Il quotidiano elvetico 20 Minutes riporta la testimonianza di un uomo che lunedì notte ha trovato Valentina Tarallo riversa a terra in una pozza di sangue, non lontano dall’ospedale dove lavorava la giovane ricercatrice torinese. L’uomo, che abita in avenue de la Croisette, dove è avvenuta l’aggressione, ha riferito di aver sentito attorno a mezzanotte un urlo, e poi il rumore di ferro sull’asfalto. Si è affacciato alla finestra e ha visto la ragazza accasciata: «Accanto a lei – ha detto l’uomo – C’era una spranga di ferro lunga 60-70 centimetri, probabilmente l’arma con cui è stata colpita e ferita ridotta in fin di vita». È stato l’uomo chiamare i soccorsi: i tentativi di rianimazione sono proseguiti a lungo, ma Valentina Tarallo è morta in quella strada.
Si cerca l’aggressore di Valentina Tarallo, che avrebbe tentato di rapinare la ragazza ma che, davanti alla sua difesa l’avrebbe aggredita e colpita con una spranga si di ferro. Gli inquirenti sono sulle tracce di un «giovane uomo, di colore, alto almeno un metro e novanta».

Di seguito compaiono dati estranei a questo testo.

<file path="src/sv/haar_modwt_decompose_defines.svh">
// haar_modwt_decompose_defines.svh
// Assertion macros for the Haar MODWT block; they expect clk and rst in scope.
// No other dependencies.
`ifndef HAAR_MODWT_DECOMPOSE_DEFINES_SVH
`define HAAR_MODWT_DECOMPOSE_DEFINES_SVH
`ifndef ASSERT_OFF
`define HMD_ASSERT(lbl, prop, msg) \
  lbl: assert property (@(posedge clk) disable iff (rst) prop) else $error(msg);
`define HMD_ASSERT_RST(lbl, prop, msg) \
  lbl: assert property (@(posedge clk) prop) else $error(msg);
`else
`define HMD_ASSERT(lbl, prop, msg)
`define HMD_ASSERT_RST(lbl, prop, msg)
`endif
`endif

</file>
<file path="src/sv/hmd_halfsum.sv">
// hmd_halfsum.sv
// Shared add/subtract unit followed by an arithmetic halving (floor of half).
// No dependencies.
`timescale 1ns / 1ps

module hmd_halfsum #(
  parameter int SB = 16
) (
  input  logic [SB-1:0] a,
  input  logic [SB-1:0] b,
  input  logic          sub,
  output logic [SB-1:0] y
);

  logic [SB:0] sum;

  assign sum = sub ? ({a[SB-1], a} - {b[SB-1], b}) : ({a[SB-1], a} + {b[SB-1], b});
  assign y   = sum[SB:1];

endmodule

</file>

Intanto a La Loggia, il comune in provincia Torino di cui era originaria Valentina Tarallo, è il momento del cordoglio: i famigliari della ragazza sono chiusi nel proprio dolore e il professor Franco Merletti, direttore dell’unità di Epidemiologia dell’Università di Torino dove Valentina si era laureata la ricorda come «una giovane donna brillante e studiosa». Per questo Valentina era andata a Ginevra, per studiare e portare avanti le proprie ricerche. Scrivono Federica Cravero e Carlotta Rocci per La Repubblica, raccontando cosa aveva portato Valentina Tarallo nella città Svizzera:
Dopo la laurea in biotecnologie all’università di Torino, aveva pensato molto al luogo in cui sviluppare le sue ricerche sulle cellule tumorali. Aveva partecipato sia a un bando in Svizzera che a quello dell’ateneo umbro. E li aveva vinti entrambi, ma alla fine aveva scelto Ginevra. Perché era un ambiente stimolante e perché avrebbe perfezionato le lingue, sia l’inglese parlato in laboratorio che il francese parlato fuori. […] Un cervello in fuga, dunque, ma per scelta. “Ogni volta che un nostro studente va all’estero siamo dispiaciuti, ma non è detto che poi non ritornino – commenta il direttore del laboratorio Franco Merletti – Non riesco ancora a credere a quello che è accaduto. Sarebbe stato bello che un’intelligenza come quella di Valentina tornasse un giorno nella nostra università, arricchita delle esperienze fatte fuori: era una ragazza che sapeva davvero fare gruppo, brava a lavorare in équipe, e in campo medico questa è una cosa molto importante “.